Experts, Schudson seems to be saying, is where people and good journalists will go to find out what is real.
“When reality insistently knocks at the door, the premature commitment to ‘everything is relative’ is left behind,” he says. “Relativist or modernist or postmodernist, left or right — all will seek out experts.”
The State’s Dance With ‘Court Intellectuals’
Schudson’s suggestion that the experts are the source of truth and good journalism seems flawed for two reasons. First, he doesn’t seem to realize that this suggestion creates an obvious tension with journalism’s other primary goal—to monitor and hold accountable those in power, not serve as a mouthpiece for them.
Second, Schudson, somewhat naively, seems to overlook the experts’ proximity to political power. Perhaps he simply doesn’t see this as a problem.
After all, there is a tendency to view public officials and experts as altruistic and acting solely in the public interest. Public choice theory (and common sense), however, suggests this view is also naïve; individuals don’t shed self-interest simply because they work for or on behalf of the government. (See more on public choice theory below)
Schudson isn’t wrong that journalists must rely on experts to help us explain the world, which is complex. But to see “the experts” as the ultimate source of truth for journalists is a bizarre philosophy, and it overlooks the lengths the state and experts will go to advance their own interests, working in tandem.
In colorful language, the economist Murray Rothbard explained how this lewd dance between the state and “Court Intellectuals”—experts, professors, journalists, etc.—works.
“Since its rule is exploitative and parasitic, the State must purchase the alliance of a group of ‘Court Intellectuals,’ whose task is to bamboozle the public into accepting and celebrating the rule of its particular State,” Rothbard wrote in a 1976 essay. “In exchange for their continuing work of apologetics and bamboozlement, the Court Intellectuals win their place as junior partners in the power, prestige, and loot extracted by the State apparatus from the deluded public.”
When journalists say, “’Experts say’ has become a telltale sign of propaganda,” they are referring to the phenomenon described by Rothbard.
None of this is to impugn the expertise of experts. (Few, to my knowledge, question Dr.
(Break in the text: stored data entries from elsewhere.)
This is an optimization exercise on Yosys and OpenROAD, whose aim is a short achievable clock period and few clock cycles, not a production implementation.
Where RTL was checked, it was by simulation tests only, not by an equivalence proof against the original.
Function not checked in runs 1 to 3: the RTL went through the layout flow alone.
Power figures rest on the tool's default switching activity, not on a simulated workload.

### flow/config.mk
export PLATFORM = sky130hd
export DESIGN_NAME = microprocessor
export DESIGN_NICKNAME = microprocessor
export VERILOG_FILES = /design/flow/design.v
export SDC_FILE = /design/flow/constraint.sdc
export NUM_CORES = 4
export LEC_CHECK = 0
export CAP_MARGIN = 20
export CORE_MARGIN = 2
export CORE_UTILIZATION = 40
export SETUP_SLACK_MARGIN = 3.5
export SLEW_MARGIN = 20
### flow/constraint.sdc
create_clock -name core_clock -period 6.0 [get_ports {clk}]
set_input_delay 1.2000 -clock core_clock [delete_from_list [all_inputs] [get_ports {clk}]]
set_output_delay 1.2000 -clock core_clock [all_outputs]
set_load 0.01 [all_outputs]
### flow/design.v
parameter ADD     = 4'b0000;
parameter SUB     = 4'b0001;
parameter AND     = 4'b0010;
parameter OR      = 4'b0011;
parameter XOR     = 4'b0100;
parameter NOT     = 4'b0101;
parameter MOV     = 4'b0110;
parameter NOP     = 4'b0111;
parameter LOAD    = 4'b1000;
parameter STORE   = 4'b1001;
parameter LOAD_IM = 4'b1010;
parameter BRN_Z   = 4'b1011;
parameter BRN_N   = 4'b1100;
parameter BRN_O   = 4'b1101;
parameter BRN     = 4'b1110;
module microprocessor #(parameter N = 8, ROM_addressBits = 6, RF_addressBits = 3) (
  input  logic                           clk             ,
  input  logic                           rst_n           ,
  input  logic [ 3+2*(RF_addressBits):0] ROM_data        ,
  input  logic [                  N-1:0] SRAM_data       ,
  output logic                           overflowPC      ,
  output logic                           ROM_readEnable  ,
  output logic                           SRAM_readEnable ,
  output logic                           SRAM_writeEnable,
  output logic [    ROM_addressBits-1:0] ROM_address     ,
  output logic [(2**RF_addressBits)-1:0] SRAM_address    ,
  output logic [                  N-1:0] SRAM_data_in
);
parameter ADD     = 4'b0000;
parameter SUB     = 4'b0001;
parameter AND     = 4'b0010;
parameter OR      = 4'b0011;
parameter XOR     = 4'b0100;
parameter NOT     = 4'b0101;
parameter MOV     = 4'b0110;
parameter NOP     = 4'b0111;
parameter LOAD    = 4'b1000;
parameter STORE   = 4'b1001;
parameter LOAD_IM = 4'b1010;
parameter BRN_Z   = 4'b1011;
parameter BRN_N   = 4'b1100;
parameter BRN_O   = 4'b1101;
parameter BRN     = 4'b1110;
  function automatic logic [15:0] prefix8(input logic [7:0] g, input logic [7:0] t);
    logic [7:0] G, T;
    G = g; T = t;
    for (int l = 0; l < 3; l++)
      for (int i = 0; i < 8; i++)
        if ((i >> l) & 1) begin
          G[i] = G[i] | (T[i] & G[((i >> l) << l) - 1]);
          T[i] = T[i] & T[((i >> l) << l) - 1];
        end
    prefix8 = {G, T};
  endfunction
  function automatic logic [7:0] add8(input logic [7:0] a, input logic [7:0] b,
                                      input logic cin);
    logic [7:0] G, T, c;
    {G, T} = prefix8(a & b, a | b);
    c = {G[6:0] | (T[6:0] & {7{cin}}), cin};
    add8 = (a ^ c) ^ b;
  endfunction
  function automatic logic [5:0] inc6(input logic [5:0] x);
    inc6 = x ^ {&x[4:0], &x[3:0], &x[2:0], &x[1:0], x[0], 1'b1};
  endfunction
  logic [7:0] R [0:7];           
  logic [2:0] F;                 
  logic       ov_reg;            
  logic       dead;              
  logic [5:0] FA;                
  logic [5:0] FAo;               
  logic       re;                
  logic       rv;                
  logic [5:0] rpc;               
  logic       rpred;             
  logic       rfold;             
  logic       stl;               
  logic       hz;                
  logic       kv;
  logic [9:0] kir;
  logic [5:0] kpc;
  logic       kpred, kfold;
  logic       iv;
  logic [9:0] ir;
  logic [5:0] ipc;
  logic       ipred, ifold;
  logic       i_brn_np;          
  logic       i_cbr_np;          
  logic       i_cbr_p;           
  logic [2:0] i_csel;            
  logic       ilast;             
  logic [3:0] i_hp [5];          
  logic [3:0] i_hm [5];          
  logic [2:0] i_sa, i_sm;        
  logic [2:0] bE, bW;            
  logic [5:0] i_pcm1;            
  logic [5:0] ipc1;              
  localparam int NA = 8, NB = 4;
  logic [NA-1:0] av;
  logic [5:0]    atag [NA];
  logic [5:0]    aT   [NA];
  logic [2:0]    aptr;
  logic [NB-1:0] bv;
  logic [5:0]    btag [NB];
  logic [5:0]    bT   [NB];
  logic [1:0]    bptr;
  logic       ta_v, tb_v, tc_v, tn_v;
  logic [5:0] t_i, t_im1, t_tgt;
  logic       t_toor;
  logic       l_v;               
  logic [5:0] l_pc1;             
  logic       l_brn;             
  logic       e_v;
  logic       e_wr;              
  logic       e_fl;              
  logic       e_clr;             
  logic       e_ld;              
  logic [2:0] e_dst;
  logic       e_cen;             
  logic       e_and, e_or;       
  logic [7:0] e_A, e_B;
  logic       e_cin;
  logic       e_cbr_np, e_cbr_p;   
  logic       e_cbr_l;           
  logic [2:0] e_csel;
  logic [5:0] e_tgt, e_pc, e_pc1, e_pcm1;
  logic       e_isbrn, e_tbv;    
  logic [3:0] e_wbm;
  logic       e_toor;
  logic       e_cond;            
  logic       e_brn_oor;         
  logic [7:0] e_wam;             
  logic       w_v;
  logic [2:0] w_dst;
  logic [7:0] e_g, e_t, e_G, e_T, e_c, e_k, sum, e_res;
  logic       e_cout, e_ovf, e_z;
  always_comb begin
    e_g   = e_A & e_B;
    e_t   = e_A | e_B;
    {e_G, e_T} = prefix8(e_g, e_t);
    e_c   = {(e_G[6:0] & {7{e_cen}}) | (e_T[6:0] & {7{e_cin}}), e_cin} |
            (e_g & {8{e_or}}) | (e_t & {8{e_and}});
    sum   = (e_A ^ e_c) ^ e_B;
    e_res = sum;
    e_cout = e_G[7] | (e_T[7] & e_cin);
    e_ovf = e_cen & (e_c[7] ^ e_cout);
    e_k   = e_cen ? {e_t[6:0], e_cin} : 8'd0;
    e_z   = e_and ? ~|e_g : e_or ? ~|e_t : &(~((e_A ^ e_k) ^ e_B));
  end
  wire e_wen = e_v & e_wr;
  logic [2:0] Fn;
  always_comb begin
    if (e_clr)     Fn = 3'b000;
    else if (e_fl) Fn = {e_ovf, e_res[7], e_z};
    else                 Fn = F;
  end
  wire       e_cbr   = e_cbr_np | e_cbr_p | e_cbr_l;
  wire       e_redir = (e_cbr_np & e_cond & ~e_toor) | (e_cbr_p & ~e_cond);
  wire       e_halt  = (e_cbr & (e_cond ? e_toor : e_cbr_l)) | e_brn_oor;
  wire       e_kill  = e_redir | e_halt;
  wire [5:0] e_rdt   = e_cond ? e_tgt : e_pc1;
  wire       ivld = iv & ~ov_reg & ~dead & ~e_kill;
  wire [3:0] op   = ir[9:6];
  wire [2:0] fa   = ir[5:3];
  wire [2:0] fb   = ir[2:0];
  wire is_alu2 = (op == ADD) | (op == SUB) | (op == AND) | (op == OR) | (op == XOR);
  wire is_not  = (op == NOT);
  wire is_mov  = (op == MOV);
  wire is_ld   = (op == LOAD);
  wire is_st   = (op == STORE);
  wire is_ldi  = (op == LOAD_IM);
  wire is_cbr  = (op == BRN_Z) | (op == BRN_N) | (op == BRN_O);
  wire is_brn  = (op == BRN);
  wire is_und  = (op == 4'hF);
  wire is_br   = is_cbr | is_brn;
  wire d_wr    = is_alu2 | is_not | is_mov | is_ldi;
  logic [7:0] va, vb, vm;
  always_comb begin
    if (e_v && bE[0])  va = e_res;
    else if (bW[0])    va = SRAM_data;
    else               va = R[i_sa];
    if (e_v && bE[1])  vb = e_res;
    else if (bW[1])    vb = SRAM_data;
    else               vb = R[fb];
    if (e_v && bE[2])  vm = e_res;
    else if (bW[2])    vm = SRAM_data;
    else               vm = R[i_sm];
  end
  wire stall  = ivld & hz;
  wire go     = ivld & ~stall;
  wire [7:0] t_lo  = add8({5'd0, ipc[2:0]}, {5'd0, ir[2:0] ^ {3{ir[5]}}}, ir[5]);
  wire       t_st  = t_lo[3] ^ ir[5];
  wire [3:0] t_h0  = ir[5] ? i_hm[ir[4:3]]        : i_hp[ir[4:3]];
  wire [2:0] t_j1  = {1'b0, ir[4:3]} + 3'd1;
  wire [3:0] t_h1  = ir[5] ? i_hm[t_j1] : i_hp[t_j1];
  wire [3:0] t_hi  = t_st ? t_h1 : t_h0;
  wire [5:0] itgt  = {t_hi[2:0], t_lo[2:0]};
  wire       itoor = t_hi[3];
  wire redirect = e_redir | (go & i_brn_np);
  wire [5:0] rd_tgt = e_redir ? e_rdt : itgt;
  wire d_halt   = go & ~is_br & ~is_und & ilast;
  wire [9:0] s_ir   = stl ? kir   : ROM_data;
  wire [3:0] s_op   = s_ir[9:6];
  wire       s_not  = (s_op == NOT);
  wire       s_cbr  = (s_op == BRN_Z) | (s_op == BRN_N) | (s_op == BRN_O);
  wire       s_alu2 = (s_op == ADD) | (s_op == SUB) | (s_op == AND) | (s_op == OR) | (s_op == XOR);
  wire       s_usea = s_alu2 | s_not | (s_op == STORE);
  wire       s_useb = s_alu2 | s_not | (s_op == MOV) | (s_op == LOAD) | (s_op == STORE);
  wire [2:0] s_sa   = s_not ? 3'd1 : s_ir[5:3];
  wire [2:0] s_sm   = (s_op == STORE) ? s_ir[5:3] : s_ir[2:0];
  wire       hz_n   = go & is_ld & s_v & ((s_usea & (s_sa == fa)) | (s_useb & (s_ir[2:0] == fa)));
  wire       s_v    = stl ? kv    : rv;
  wire [5:0] s_pc   = stl ? kpc   : rpc;
  wire       s_pred = stl ? kpred : rpred;
  wire       s_fold = stl ? kfold : rfold;
  assign ROM_address    = FAo;
  assign ROM_readEnable = re;
  assign overflowPC     = ov_reg;
  logic       f_hita, f_hitb;
  logic [5:0] f_ta, f_tb;
  always_comb begin
    f_hita = 1'b0; f_ta = 6'd0;
    for (int i = 0; i < NA; i++)
      if (av[i] && atag[i] == FA) begin f_hita = 1'b1; f_ta = f_ta | aT[i]; end
    f_hitb = 1'b0; f_tb = 6'd0;
    for (int i = 0; i < NB; i++)
      if (bv[i] && btag[i] == FA) begin f_hitb = 1'b1; f_tb = f_tb | bT[i]; end
  end
  wire [5:0] fa_next    = f_hita ? f_ta : f_hitb ? f_tb : inc6(FA);
  logic [NA-1:0] wa_m, wa_mn;
  logic [NB-1:0] wb_m, wb_mn;
  always_comb begin
    for (int i = 0; i < NA; i++) wa_mn[i] = av[i] && atag[i] == ipc;
    for (int i = 0; i < NB; i++) wb_mn[i] = bv[i] && btag[i] == i_pcm1;
  end
  logic [5:0] FA_n, FAo_n;
  logic       stl_n;
  always_comb begin
    if (redirect)        begin FA_n = rd_tgt;     stl_n = 0; end
    else begin
      FA_n  = stl ? FA : fa_next;
      stl_n = stall;
    end
    FAo_n = stl_n ? 6'd0 : FA_n;
  end
  always_ff @(posedge clk or negedge rst_n) begin
    if (!rst_n) begin
      FA <= 0; FAo <= 0; re <= 1; rv <= 0; rpred <= 0; stl <= 0; kv <= 0; kpred <= 0;
      iv <= 0; ipred <= 0; i_brn_np <= 0; i_cbr_np <= 0; i_cbr_p <= 0;
      ta_v <= 0; tb_v <= 0; e_isbrn <= 0; e_tbv <= 0; tc_v <= 0; tn_v <= 0; l_v <= 0;
      ov_reg <= 0; dead <= 0;
      av <= 0; aptr <= 0; bv <= 0; bptr <= 0;
      e_v <= 0; e_brn_oor <= 0; e_cbr_np <= 0; e_cbr_p <= 0; e_cbr_l <= 0; w_v <= 0; hz <= 0; e_fl <= 0; e_clr <= 0;
      SRAM_readEnable <= 0; SRAM_writeEnable <= 0;
      F <= 0;
    end else begin
      FA  <= FA_n;
      FAo <= FAo_n;
      stl <= stl_n;
      re  <= ~stl_n;
      if (!stl) rpred <= f_hita;
      if (stall) begin
        kv    <= rv;
        kpred <= rpred;
      end else
        ipred <= s_pred;
      if (redirect) begin
        rv  <= 0;
        iv  <= 0;
      end else begin
        if (!stl)   rv <= 1'b1;
        if (!stall) iv <= s_v;
      end
      if (!stall) begin
        i_brn_np <= (s_ir[9:6] == BRN) & ~s_pred;
        i_cbr_np <= s_cbr & ~s_pred;
        i_cbr_p  <= s_cbr & s_pred & (s_pc != 6'd63);
      end
      if (d_halt | e_halt) ov_reg <= 1;
      if (go & is_und) dead <= 1;
      e_isbrn <= go & is_brn;
      e_tbv   <= go & is_brn & l_v & ~l_brn & (l_pc1 == ipc);
      ta_v <= e_isbrn;
      tb_v <= e_tbv;
      tc_v <= e_cbr_np & e_cond;
      tn_v <= e_cbr_p & ~e_cond;
      if (go) l_v <= 1;
      if ((ta_v | tc_v) & ~t_toor) begin
        if (wa_m == 0) begin av[aptr] <= 1'b1; aptr <= aptr + 3'd1; end
      end
      if (tn_v) av <= av & ~wa_m;
      if (tb_v & ~t_toor) begin
        if (wb_m == 0) begin bv[bptr] <= 1'b1; bptr <= bptr + 2'd1; end
      end
      e_v   <= go;
      e_cbr_np <= go & i_cbr_np;
      e_cbr_p  <= go & i_cbr_p;
      e_cbr_l  <= go & is_cbr & ilast & ~i_cbr_p;
      e_brn_oor <= go & is_brn & itoor;
      e_fl  <= go & (is_alu2 | is_not | is_mov);
      e_clr <= go & (is_br | ifold);
      w_v <= e_v & e_ld;
      hz  <= hz_n;
      SRAM_readEnable  <= go & is_ld;
      SRAM_writeEnable <= go & is_st;
      F <= Fn;
    end
  end
  always_ff @(posedge clk) begin
    if (!stl) begin
      rpc   <= FA;
      rfold <= ~f_hita & f_hitb;
    end
    if (stall) begin
      bE    <= 3'b000;
      bW    <= {e_v & e_ld & (e_dst == i_sm), e_v & e_ld & (e_dst == fb),
                e_v & e_ld & (e_dst == i_sa)};
      kir   <= ROM_data;
      kpc   <= rpc;
      kfold <= rfold;
    end else begin
      ir    <= s_ir;
      bE    <= {d_wr & (fa == s_sm), d_wr & (fa == s_ir[2:0]), d_wr & (fa == s_sa)};
      bW    <= {e_v & e_ld & (e_dst == s_sm), e_v & e_ld & (e_dst == s_ir[2:0]),
                e_v & e_ld & (e_dst == s_sa)};
      i_sa  <= s_sa;
      i_csel <= {s_op == BRN_O, s_op == BRN_N, s_op == BRN_Z};
      i_sm  <= s_sm;
      i_pcm1 <= s_pc - 6'd1;
      ipc   <= s_pc;
      ifold <= s_fold;
      ilast <= (s_pc == 6'd63);
      for (int j = 0; j < 5; j++) begin
        i_hp[j] <= {1'b0, s_pc[5:3]} + 4'(j);
        i_hm[j] <= {1'b0, s_pc[5:3]} - 4'(j);
      end
      ipc1  <= inc6(s_pc);
    end
    e_wr  <= d_wr;
    e_ld  <= is_ld;
    e_dst <= fa;
    e_cen <= (op == ADD) | (op == SUB);
    e_and <= (op == AND);
    e_or  <= (op == OR) | (op == MOV) | ~(is_alu2 | is_not);
    e_A   <= (is_mov | ~(is_alu2 | is_not)) ? 8'd0 : va;
    e_B   <= (op == SUB) ? ~vb : (is_alu2 | is_not | is_mov) ? vb : {{5{fb[2]}}, fb};
    e_cin <= (op == SUB);
    SRAM_address <= vm;
    SRAM_data_in <= vb;
    w_dst <= e_dst;
    t_i   <= e_pc;
    wa_m  <= e_wam;
    t_tgt <= e_tgt;
    t_toor <= e_toor;
    t_im1 <= e_pcm1;
    wb_m  <= e_wbm;
    e_pcm1 <= i_pcm1;
    e_wbm  <= wb_mn;
    e_csel <= i_csel;
    e_tgt  <= itgt;
    e_toor <= itoor;
    e_cond <= |(i_csel & Fn);
    e_pc   <= ipc;
    e_pc1  <= ipc1;
    e_wam  <= wa_mn;
    if (go) begin
      l_pc1 <= ipc1;
      l_brn <= is_brn;
    end
    for (int i = 0; i < NA; i++)
      if ((ta_v | tc_v) && !t_toor && (wa_m[i] || (wa_m == 0 && aptr == i))) begin
        atag[i] <= t_i;
        aT[i]   <= t_tgt;
      end
    for (int i = 0; i < NB; i++)
      if (tb_v && !t_toor && (wb_m[i] || (wb_m == 0 && bptr == i))) begin
        btag[i] <= t_im1;
        bT[i]   <= t_tgt;
      end
  end
  always_ff @(posedge clk or negedge rst_n) begin
    if (!rst_n) begin
      for (int i = 0; i < 8; i++) R[i] <= (i == 1) ? 8'hFF : 8'h00;
    end else begin
      for (int i = 0; i < 8; i++) begin
        if (e_wen && e_dst == i)      R[i] <= e_res;
        else if (w_v && w_dst == i)   R[i] <= SRAM_data;
      end
    end
  end
endmodule
### flow/run.sh
#!/bin/bash
# synth_recipe.tcl (not shown) runs the flow's synth.tcl, then flattens the netlist and writes it again
# the make line also repeats each setting of config.mk as NAME=value (left out here)
make -C /OpenROAD-flow-scripts/flow DESIGN_CONFIG=/design/flow/config.mk WORK_HOME=/design/flow/orfs CLKGATE_MAP_FILE= SYNTH_SCRIPT=/design/flow/synth_recipe.tcl finish
==> metrics.md, run 1 <==
| Metric | Value |
|---|---|
| Number of global-route vias before repair | `16000` |
| EDFF count, synth | `230` |
| Clock latency on the worst-skew pair | `0.61 ns` |
| Max FFs per register | `64` |
| Net load switching power | `0.00413 W` |
| CTS root buffer | `clkbuf_16` |
| Hold Worst Slack | `0.324 ns` |
| Post-synthesis cell count | `1973` |
| Initial detailed-routing violation count | `1562` |
| Footprint of the multi-input gates | `0.0102 sq mm` |
| Overall die width | `243 um` |
| Synthesized area per cell | `11.5 sq um` |
| Count of non-filler cells in the finished layout | `2904` |
| Largest registers | `R: 64 flops, aT: 48 flops, atag: 48 flops` |
| Global-route total usage across every layer | `21.5%` |
| P&R area growth vs syn | `20.7%` |
| Count of inserted antenna diode cells | `0` |
| Top Ports | `46` |
| Logic gate share of total power | `29.0%` |
| Clock-pin slew of the registers on the worst-case setup and hold paths | `0.07 ns` |
| Number of hold violations in the final report | `0` |
| Most instantiated flip-flop cell in the synthesis netlist | `edfxtp_1` |
| Via count | `16300` |
| Total of endpoints with negative setup slack in the final report | `0` |
| WL/cell | `22.3 um` |
| Sequential group share of total power | `43.6%` |
| Buffers & Inverters on Critical Path | `3` |
| Switching fraction of total power | `34.0%` |
| TritonCTS buffer count | `51` |
| Sequential standard cell area | `0.0125 sq mm` |
| Yosys cell types | `95` |
| Worst-case clock buffer depth | `3` |
| Sort of element at the start of the critical path | `flip-flop` |
| Pwr per Cell Area | `442 mW/mm^2` |
| Total Negative Setup Slacks | `0 ns` |
| Initial core utilization | `40.4%` |
| Area of all placed cells without fillers | `0.0275 sq mm` |
| Highest Clock Rate | `0.384 GHz` |
| Floorplan die height | `243 um` |
| Largest clock skew in the final design | `0.0318 ns` |
| List of cells traversed by the critical path | `buf_6 > nor2b_4 > maj3_2 > maj3_2 > mux2i_4 > buf_4 > buf_6 > a41oi_2 > a32o_2 > a311oi_2` |
| Max Fanout on Critical Path | `7` |
| Crit-path max cell delay | `0.41 ns` |
| Number of nets with antenna violations after detailed routing | `0` |
| Proportion of layout cells with a drive suffix above 1 | `21.7%` |
| IR drop worst, VDD | `0.336 mV` |
| Net count of the mapped netlist | `2023` |
| Final routed DRC violation total | `0` |
| Global-route wire length before repair | `98000 um` |
| Internal Pwr Total | `0.00802 W` |
| Count of max-cap constraint violations | `0` |
| Final slew viol count | `0` |
| Clock group share of total power | `27.4%` |
| Warnings from Yosys | `8` |
| Die Outline Area | `0.0589 sq mm` |
| TritonCTS sink count | `474` |
| Port buffer count | `45` |
| Type of the worst setup path | `reg -> reg` |
| DRT Pass-1 Iters | `5` |
| Count of standard-cell rows | `87` |
| Type of the most critical hold path | `reg -> reg` |
| Critical path's top delay family | `compound AO/OA/AOI/OAI gates` |
| Portion of the post-synthesis area used by sequential elements | `54.6%` |
| Share of the clock period used by the worst path after layout | `43.4%` |
| Unrepaired setup endpoints after global routing | `yes` |
| Placed cell area | `0.0239 sq mm` |
| Cell Area, Synth | `0.0228 sq mm` |
| Via density per instance | `5.61` |
| Placeable Area | `0.0564 sq mm` |
| Sum of overflow across all layers after global routing | `0` |
| Most frequent standard cell in the layout excluding fill and tap cells | `edfxtp_1` |
| Reg with most FFs | `R` |
| Sum of routed wire length over all layers | `64700 um` |
| CTS tree | `built` |
| Worst-case headroom to the max-slew limit | `30.2%` |
| Count of fill cells added during filler insertion | `5060` |
| Cell type of the slowest stage on the worst timing path | `edfxtp_1` |
| Proportion of synthesized flip-flops having asynchronous set or reset | `26.6%` |
| Synthesized flop and latch total | `474` |
| CTS H-tree depth | `2` |
| HPWL Detailed | `42500 um` |
| Outcome | `timing/DRC/antenna clean` |
| Tmin final | `2.60 ns` |
| Critical path data arrival time | `3.12 ns` |
| Leading cell types in the layout, fill and taps excluded | `230 x edfxtp_1, 154 x nand2_1, 124 x buf_4` |
| Critical Path RT | `6.52 ns` |
| Initial antenna violation count | `0` |
| Worst-Margin Slew | `1.04 ns` |
| Maximum number of pins on one net before global-route repair | `85` |
| Placed cells | `2677` |
| Pleak | `10.5 nW` |
| Crit end category | `flip-flop` |
| Routability congestion estimate from global placement | `0.889` |
| # nets final | `2155` |
| Core occupancy in the finished layout | `48.8%` |
cells by family (layout without fill, tap and decap cells):
logic type	count (synthesis)	count (layout)	synth area share, %
AND/OR/NAND/NOR	497	497	11.6
buffers and inverters	191	366	3.95
flip-flops	474	474	54.6
AO/OA/AOI/OAI	413	413	12.0
adder cells (fa/ha/maj)	34	34	1.83
XOR/XNOR	202	202	7.76
multiplexers	162	162	8.34
layer usage:
| layer | track usage [%] | share of wire (%) | up-vias |
|---|---|---|---|
| li1 | - | - | 7476 |
| met1 | 28.9 | 43 | 8047 |
| met2 | 34.7 | 47 | 610 |
| met3 | 3.36 | 5.9 | 158 |
| met4 | 8.66 | 4.0 | 0 |
| met5 | 0 | 0 | - |
worst reg2reg max path, delay by kind of cell (launching register included):
family                   cells  cell delay (ns)
AO/OA/AOI/OAI                3             0.65
adder cells (fa/ha/maj)      2             0.63
buffers and inverters        3             0.44
flip-flops                   1             0.41
multiplexers                 1             0.27
AND/OR/NAND/NOR              1             0.11
final cells by class:
type,instances,area share (%)
flip-flops and latches,474,45.4
repair buffers,202,6.61
well taps,756,3.44
clock buffers,66,5.03
multi-input cells,1308,37.2
clock inverters,30,1.44
inverters,68,0.951
path summary, 6_finish.rpt:
| path | start | to | slack [ns] | cells past startpoint |
|---|---|---|---|---|
| max in group asynchronous | rst_n | stl | 4.09 | 2 |
| hold / removal | e_pc[4] | t_i[4] | 0.32 | 0 |
| min in group asynchronous | rst_n | R[5][0] | 0.68 | 1 |
| setup / recovery | ir[0] | FAo[4] | 3.40 | 10 |
| hold reg to reg | e_pc[4] | t_i[4] | 0.32 | 0 |
| setup reg to reg | ir[0] | FAo[4] | 3.40 | 10 |
through the flow:
stage,power [W],setup WS (ns)
4_1_cts,0.0119,3.42
3_3_place_gp,0.00817,2.60
2_1_floorplan,0.00727,2.65
5_1_grt,0.0127,3.31
3_5_place_dp,0.00824,2.58
6_report,0.0121,3.40
repair_timing:
item                                    in CTS  in global routing
buffers inserted                            88                 42
endpoints found under the setup margin     288                106
hold buffers                                 0                  0
cloned                                       1                  0
resized for setup                          158                 85
pin swaps                                   46                 41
Fauci’s expertise as an epidemiologist. The primary complaint against Fauci is that he has gone far beyond his role as a medical advisor.)
It’s merely to say journalists (and citizens) should recognize their proximity to power and influence, and realize that experts, like politicians, don’t shed self-interest simply because of the work they do. The expert’s data and comments should be scrutinized, dissected, and discussed, not treated as gospel or used as prima facie evidence for coercive policies. (As the economist Ludwig von Mises once pointed out, there is no “ought in science”; science can only tell us what is.)
Ekstra Bladet, Denmark’s newspaper, appears to have gleaned some of these lessons during the pandemic.
Let’s hope more news outlets around the world do the same.